[INFORMATION PROVIDED — start]
## src/rtl/sfp_acc_act_if.sv

```systemverilog
`default_nettype none
// +----------------------------------------------------------------------------+
// | Module     : sfp_acc_act_if                                                |
// | Description: Bundle of accumulate strobe, activation select, psum data and |
// |              activated result/status for the special-function stage.      |
// | Revision   : 1.0                                                           |
// +----------------------------------------------------------------------------+
interface sfp_acc_act_if #(
  parameter int COL     = 8,
  parameter int PSUM_BW = 16
);
  logic                     acc;
  logic [2:0]               act;
  logic [COL*PSUM_BW-1:0]   data_in;
  logic [COL*PSUM_BW-1:0]   sfp_out;
  logic                     out_valid;
  logic [3:0]               acc_cnt;
  logic                     cnt_err;

  modport master (
    output acc, act, data_in,
    input  sfp_out, out_valid, acc_cnt, cnt_err
  );

  modport slave (
    input  acc, act, data_in,
    output sfp_out, out_valid, acc_cnt, cnt_err
  );
endinterface
`default_nettype wire

```

## src/rtl/sfp_acc_act.sv

```systemverilog
`default_nettype none
// +----------------------------------------------------------------------------+
// | Module     : sfp_acc_act                                                   |
// | Description: Per-column accumulation of kij partial sums followed by a     |
// |              selectable activation. SFP_SAT_EN selects saturating adds.    |
// | Revision   : 1.0                                                           |
// +----------------------------------------------------------------------------+
module sfp_acc_act #(
  parameter int COL     = 8,
  parameter int PSUM_BW = 16,
  parameter int LEN_KIJ = 9
) (
  input  wire logic      clk,
  input  wire logic      reset,
  sfp_acc_act_if.slave   bus
);

  localparam logic [0:0] c_IDLE  = 1'b0;
  localparam logic [0:0] c_ACCUM = 1'b1;
  localparam logic [3:0] c_LEN   = 4'(LEN_KIJ);

  logic [0:0]                r_state;
  logic [0:0]                w_next_state;
  logic                      w_load;
  logic                      w_add;
  logic                      w_close;
  logic [2:0]                r_act;
  logic [3:0]                r_acc_cnt;
  logic                      r_out_valid;
  logic                      r_cnt_err;
  logic signed [PSUM_BW-1:0] r_accum [COL];
  logic [PSUM_BW-1:0]        r_out   [COL];
  logic [COL*PSUM_BW-1:0]    w_sfp_out;

  always_ff @(posedge clk or posedge reset) begin
    if (reset) begin
      r_state <= c_IDLE;
    end else begin
      r_state <= w_next_state;
    end
  end

  always_comb begin
    w_next_state = r_state;
    case (r_state)
      c_IDLE:  if (bus.acc)  w_next_state = c_ACCUM;
      c_ACCUM: if (!bus.acc) w_next_state = c_IDLE;
      default: w_next_state = c_IDLE;
    endcase
  end

  always_comb begin
    w_load  = 1'b0;
    w_add   = 1'b0;
    w_close = 1'b0;
    case (r_state)
      c_IDLE:  w_load  = bus.acc;
      c_ACCUM: begin
        w_add   = bus.acc;
        w_close = !bus.acc;
      end
      default: ;
    endcase
  end

  // act is captured only on the first beat so mid-pixel changes are ignored
  always_ff @(posedge clk or posedge reset) begin
    if (reset) begin
      r_act       <= 3'd0;
      r_acc_cnt   <= 4'd0;
      r_out_valid <= 1'b0;
      r_cnt_err   <= 1'b0;
    end else begin
      r_out_valid <= w_close;
      if (w_load) begin
        r_act     <= bus.act;
        r_acc_cnt <= 4'd1;
      end else if (w_add && (r_acc_cnt != 4'hF)) begin
        r_acc_cnt <= r_acc_cnt + 4'd1;
      end
      if (w_close && (r_acc_cnt != c_LEN)) begin
        r_cnt_err <= 1'b1;
      end
    end
  end

  for (genvar c = 0; c < COL; c++) begin : g_lane
    logic [PSUM_BW-1:0] w_din;
    logic [PSUM_BW:0]   w_sum;
    logic [PSUM_BW-1:0] w_add_res;
    logic [PSUM_BW-1:0] w_act_res;

    assign w_din = bus.data_in[c*PSUM_BW +: PSUM_BW];
    assign w_sum = {r_accum[c][PSUM_BW-1], r_accum[c]} + {w_din[PSUM_BW-1], w_din};

    // Overflow shows as disagreement between the two top bits of the extended sum
    always_comb begin
      w_add_res = w_sum[PSUM_BW-1:0];
`ifdef SFP_SAT_EN
      if (w_sum[PSUM_BW] != w_sum[PSUM_BW-1]) begin
        w_add_res = w_sum[PSUM_BW] ? {1'b1, {(PSUM_BW-1){1'b0}}}
                                   : {1'b0, {(PSUM_BW-1){1'b1}}};
      end
`endif
    end

    always_comb begin
      w_act_res = r_accum[c];
      case (r_act)
        3'd0:    if (r_accum[c][PSUM_BW-1]) w_act_res = '0;
        3'd1:    if (r_accum[c][PSUM_BW-1]) w_act_res = r_accum[c] >>> 3;
        default: ;
      endcase
    end

    always_ff @(posedge clk or posedge reset) begin
      if (reset) begin
        r_accum[c] <= '0;
        r_out[c]   <= '0;
      end else begin
        if (w_load) begin
          r_accum[c] <= w_din;
        end else if (w_add) begin
          r_accum[c] <= w_add_res;
        end
        if (w_close) begin
          r_out[c] <= w_act_res;
        end
      end
    end
  end

  always_comb begin
    w_sfp_out = '0;
    for (int c = 0; c < COL; c++) begin
      w_sfp_out[c*PSUM_BW +: PSUM_BW] = r_out[c];
    end
  end

  assign bus.sfp_out   = w_sfp_out;
  assign bus.out_valid = r_out_valid;
  assign bus.acc_cnt   = r_acc_cnt;
  assign bus.cnt_err   = r_cnt_err;

endmodule
`default_nettype wire

```

## src/flat_wrapper.sv

```systemverilog
// flat-port wrapper written by rule: the top's interface ports become plain ports
module sfp_acc_act_flat 
#(
  parameter int COL     = 8,
  parameter int PSUM_BW = 16,
  parameter int LEN_KIJ = 9
)
  (clk, reset, bus_acc, bus_act, bus_data_in, bus_sfp_out, bus_out_valid, bus_acc_cnt, bus_cnt_err);
  sfp_acc_act_if #(.COL(COL), .PSUM_BW(PSUM_BW)) bus_i ();
  input  wire logic clk;
  input  wire logic reset;
  input wire logic [$bits(bus_i.acc)-1:0] bus_acc;
  input wire logic [$bits(bus_i.act)-1:0] bus_act;
  input wire logic [$bits(bus_i.data_in)-1:0] bus_data_in;
  output wire logic [$bits(bus_i.sfp_out)-1:0] bus_sfp_out;
  output wire logic [$bits(bus_i.out_valid)-1:0] bus_out_valid;
  output wire logic [$bits(bus_i.acc_cnt)-1:0] bus_acc_cnt;
  output wire logic [$bits(bus_i.cnt_err)-1:0] bus_cnt_err;
  assign bus_i.acc = bus_acc;
  assign bus_i.act = bus_act;
  assign bus_i.data_in = bus_data_in;
  assign bus_sfp_out = bus_i.sfp_out;
  assign bus_out_valid = bus_i.out_valid;
  assign bus_acc_cnt = bus_i.acc_cnt;
  assign bus_cnt_err = bus_i.cnt_err;
  sfp_acc_act #(.COL(COL), .PSUM_BW(PSUM_BW), .LEN_KIJ(LEN_KIJ)) u_core (.clk(clk), .reset(reset), .bus(bus_i));
endmodule
```

## config.mk

```make
export PLATFORM = sky130hd
export DESIGN_NAME = sfp_acc_act_flat
export DESIGN_NICKNAME = d
export VERILOG_FILES = /design/src/rtl/sfp_acc_act_if.sv /design/src/rtl/sfp_acc_act.sv /design/src/flat_wrapper.sv
export SDC_FILE = /design/constraint.sdc
export NUM_CORES = 1
export LEC_CHECK = 0
export CORE_MARGIN = 2
export CORE_UTILIZATION = 55
export DETAILED_ROUTE_END_ITERATION = 16
export HOLD_SLACK_MARGIN = 0.06
export PLACE_DENSITY_LB_ADDON = 0.12
export SYNTH_ARGS = -nofsm -noshare
export SYNTH_HDL_FRONTEND = slang
export SYNTH_SLANG_ARGS = --single-unit
```

## constraint.sdc

```tcl
create_clock -name clk -period 14.1 [get_ports clk]
set_clock_uncertainty 0.2 [all_clocks]
set_input_delay 3.525 -clock clk [delete_from_list [all_inputs] [get_ports clk]]
set_output_delay 3.525 -clock clk [all_outputs]
set_load 0.03 [all_outputs]
```

After elaboration in Yosys (flattened, before gate mapping). Cells that the tools add are included. W data, S select, Z words.

Register bits after elaboration: 266. Input port bits: 134. Output and inout port bits: 134.

Add/sub/neg operators: 9. Equality and inequality tests: 3. Mux-type cells: 46. Reduce and logical (&&, ||, !) cells: 6.

Operators by type and width (count): $mux W16 (24); $pmux W16 S2 (8); $add A16 B16 Y16 (8); $mux W15 (8); $mux W4 (2); $ne A4 B4 Y1 const B (2); $add A4 B1 Y4 const B (1); $mux W1 (4); $reduce_bool A2 Y1 (2); $eq A3 B1 Y1 const B (1); $logic_not A3 Y1 (1); $logic_and A1 B1 Y1 (2); $logic_not A1 Y1 (1).

Logic depth before layout (Yosys ltp).
Depth in word-level cells: 4. Gate-level depth with buffers: 11. Gate-level depth less buffers: 11.

Worst setup path after synthesis. OpenSTA, ideal clock, no wires.

Path type: input port to flip-flop. Start: in bus_data_in[16]. End: reg u_core.r_accum[110] in the netlist's numbering. Data arrival time: 5.545 ns. Data required time: 13.769 ns. Setup slack: 8.223 ns. Cell stages on the path: 11. Cells stage by stage: ha_1 fa_1 a21o_1 a21oi_1 o21bai_1 a31o_1 a41oi_1 a21oi_1 a31oi_1 xor2_1 o21ai_1.

Cells in the longest elaborated chain, start to end: 3.

Ends and longest elaborated chain: from (decl) (line flat_wrapper.sv:14) `input wire logic [$bits(bus_i.data_in)-1:0] bus_data_in;`; $add A16 B16 Y16 (line sfp_acc_act.sv:94) `assign w_sum = {r_accum[c][PSUM_BW-1], r_accum[c]} + {w_din[PSUM_BW-1], w_din};`; $mux W16 (line sfp_acc_act.sv:123) `end else if (w_add) begin`; $mux W16 (line sfp_acc_act.sv:121) `if (w_load) begin`; to (signal, indexed assignment) (line sfp_acc_act.sv:122) `r_accum[c] <= w_din;`; to (signal, indexed assignment) (line sfp_acc_act.sv:124) `r_accum[c] <= w_add_res;`; to (decl) (line sfp_acc_act.sv:31) `logic signed [PSUM_BW-1:0] r_accum [COL];`.

Every way passes these cells. The select of a mux whose other input is x is not followed. A chain may end at the register's enable or synchronous reset.

Final worst setup path.
Start: in bus_acc. End: reg u_core.r_out (netlist bit u_core.bus.sfp_out[24]).

Cells in the longest elaborated chain, start to end: 2.

Ends and longest elaborated chain: from (decl) (line flat_wrapper.sv:12) `input wire logic [$bits(bus_i.acc)-1:0] bus_acc;`; $logic_not A1 Y1; $mux W1 (line sfp_acc_act.sv:56) `case (r_state)`; to (signal, indexed assignment) (line sfp_acc_act.sv:127) `r_out[c] <= w_act_res;`; to (decl) (line sfp_acc_act.sv:32) `logic [PSUM_BW-1:0] r_out [COL];`.

Every way passes these cells.

==> summary.txt <==
Power
  • Peak supply drop: 0.133 mV
  • Clock share of power: 20.5%
  • Int Pwr: 2.39 mW
  • Sw Share: 40.5%
  • Sw power: 1.63 mW
  • Leak Pwr: 8.88 nW
  • Seq pwr share: 31.6%
  • Power per cell area: 194 nW/um^2
  • Final Power: 4.02 mW
  • Logic gate share of total power: 47.9%

STA
  • Setup TNS: 0 ps
  • RSZ-0062 raised after global routing: false
  • Final min period: 6400 ps
  • Fin. Hold Viols: 0
  • Final Max Tran Viols: 0
  • Max transition margin: 41.9%
  • Worst-Margin Slew: 872 ps
  • Final WS setup: 7700 ps
  • # setup viols final: 0
  • Max Freq: 156 MHz
  • Fin crit share: 45.4%

Place
  • Port Buffers: 267
  • HPWL Detailed: 31,100 um
  • GPL Wtd Cong: 0.891
  • Area after DPL: 19,600 um^2
  • Post-placement setup slack: 7150 ps

Synthesis
  • Largest cells by area after synthesis: dfrtp_1 40%, ha_1 9.1%, nor2_1 7.6%, a21oi_1 6.8%, mux2i_1 5.8%
  • Ys flop type: dfrtp_1
  • Post-synth ARST share: 100%
  • Syn Area/Cell: 9.19 um^2
  • Post-synth top cells: 340 x nor2_1, 266 x dfrtp_1, 229 x a21oi_1
  • Post-synthesis sequential area ratio: 39.7%
  • Synth warn: 0
  • EDFF count, synth: 0
  • Mapped Nets: 2,087
  • Count leader, synth: nor2_1
  • Post-synth top area share: 39.7%
  • Syn Std Cell Area: 16,800 um^2
  • Leading area contributor after synthesis: dfrtp_1
  • Cells after synthesis: 1,823
  • Synth unique cells: 58
  • #FFs+latches synth: 266

Setup path
  • Critical path type: input pin to flop
  • CP endpoint kind: flop
  • Worst-path fanout max: 105
  • CP Data Required Time: 14,340 ps
  • WP data arrival: 6640 ps
  • CP startpoint kind: input pin

Floorplan
  • Starting Density: 56.3%
  • Die Span Y: 179 um
  • Core Footprint: 29,800 um^2
  • Die area: 31,900 um^2
  • Die width: 179 um
  • Top Ports: 268
  • Site row count: 63

Detailed routing
  • Remaining DRCs: 0
  • Starting DRT DRC Count: 862
  • Total wire length: 44,300 um
  • ANT nets after route: 0
  • WL/cell: 18.1 um
  • Via density: 5.98
  • Routed vias: 14.6k
  • Drt first pass iters: 6

Clocking
  • CTS tree: built
  • H-tree Lvls: 1
  • Postcts setup bufs: 0
  • Clock slew at reported path FFs: 70 ps
  • Clock sinks: 266
  • Root buffer cell: clkbuf_16
  • Cts repair resizes: 0
  • CTS Hold Bufs: 0
  • Max Buffers Root-to-Sink: 3
  • Number of buffers created by CTS: 30
  • Worst-skew pair later-pin latency: 560 ps

Global routing
  • First-pass GRT wire length: 72,000 um
  • Initial antenna violation count: 4
  • Overflow after GRT: 0
  • Pin count of the biggest net entering global routing: 106
  • Number of global-route vias before repair: 14.3k
  • GRT Total Usage: 27.8%

Flow run
  • Max cap viols: 0

Layout
  • Final #Nets: 2,296
  • Core Util, Final: 69.4%
  • Final Cell Area: 20,700 um^2
  • Filler Cells Inserted: 2,397
  • Layout overhead on the synthesized area: 23.4%
  • Share of cells above drive strength 1: 4.52%

Outcome
  • Status: finished clean

Worst hold path
  • Worst min-delay path category: flop to flop
[metrics by stage]
stage | cells | hold slack (ps)
floorplan | 1823 | 270
global placement | 2390 | 265
detailed placement | 2390 | 270
CTS | 2446 | 284
global route | 2449 | 317
finish | 2449 | 282
[critical path: stages]
cell and delay, ps:
buf_6 560, nand2b_4 790, clkinv_2 830, buf_4 580, nor2_1 190, nor2_1 60
[area by class of cell]
| type | instances | area (um^2) | share of cell area [%] |
|---|---|---|---|
| clock inverter | 11 | 158 | 0.762 |
| antenna | 3 | 7.51 | 0.0363 |
| clock buffer | 45 | 878 | 4.25 |
| inverter | 23 | 95.1 | 0.460 |
| sequential | 266 | 6660 | 32.2 |
| tap | 390 | 488 | 2.36 |
| multi-input combinational | 1435 | 9650 | 46.7 |
| timing repair buffer | 276 | 2740 | 13.3 |
[routing by layer]
metal	up-vias	GRT usage (%)	routed length, um
met5	-	0	13
met2	478	47.5	21400
met3	66	4.24	3070
met1	7077	36.8	18800
met4	2	7.86	983
li1	7018	-	-
[flip-flops by register name, summed over array words and instances, names as in the netlist]
name                  cells
u_core.bus.sfp_out      128
u_core.bus.out_valid      1
u_core.r_accum          128
u_core.r_act              3
u_core.bus.cnt_err        1
u_core.r_state            1
u_core.bus.acc_cnt        4
[power by group through the flow]
stage	Combinational (mW)	Clock, mW	Sequential, mW
2_1_floorplan	1.14	0	1.45
3_3_place_gp	1.85	0	1.27
3_5_place_dp	1.91	0	1.27
4_1_cts	1.93	0.834	1.26
5_1_grt	2.12	0.864	1.30
6_report	1.93	0.823	1.27
[final timing paths]
check,start,end,slack (ps),cells past startpoint
min in group asynchronous,reset,u_core.bus.sfp_out[97],3210,2
max,bus_acc,u_core.bus.sfp_out[24],7700,6
min,u_core.bus.sfp_out[94],u_core.bus.sfp_out[94],280,2
min reg2reg,u_core.bus.sfp_out[94],u_core.bus.sfp_out[94],280,2
max reg2reg,u_core.r_state,u_core.bus.sfp_out[24],10630,5
max in group asynchronous,reset,u_core.r_state,9180,3
[cells by family after synthesis]
| family | share of synthesized area [%] |
|---|---|
| buffers and inverters | 2.81 |
| muxes | 6.82 |
| DFF | 39.7 |
| adders and majority gates | 10.1 |
| AOI/OAI and AO/OA | 21.0 |
| xor gates and xnor gates | 4.96 |
| and+or+nand+nor | 14.7 |
[cell usage in the layout, fill, tap and decap left out, types with 19 or more instances in the layout]
cell type | synthesis | layout
inv_1 | 22 | 21
and3_1 | 24 | 24
nand2_1 | 80 | 80
xnor2_1 | 76 | 76
o21bai_1 | 21 | 21
nor2_1 | 340 | 339
clkdlybuf4s50_1 | 0 | 266
ha_1 | 122 | 122
mux2i_1 | 97 | 97
dfrtp_1 | 266 | 265
nand3_1 | 19 | 19
nor2b_1 | 31 | 30
a21o_1 | 38 | 38
a21oi_1 | 229 | 229
clkbuf_16 | 0 | 31
a221oi_1 | 96 | 96
o21ai_0 | 55 | 55
o21a_1 | 19 | 19
xor2_1 | 19 | 19
(Power assumes the default switching activity.)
[INFORMATION PROVIDED — finish]
HOW TO COMPLETE THIS TASK |
Your response should be made up of the lines in the data that contain the word "Yosys".

FINAL ANSWER |
After elaboration in Yosys (flattened, before gate mapping). Cells that the tools add are included. W data, S select, Z words.
Logic depth before layout (Yosys ltp).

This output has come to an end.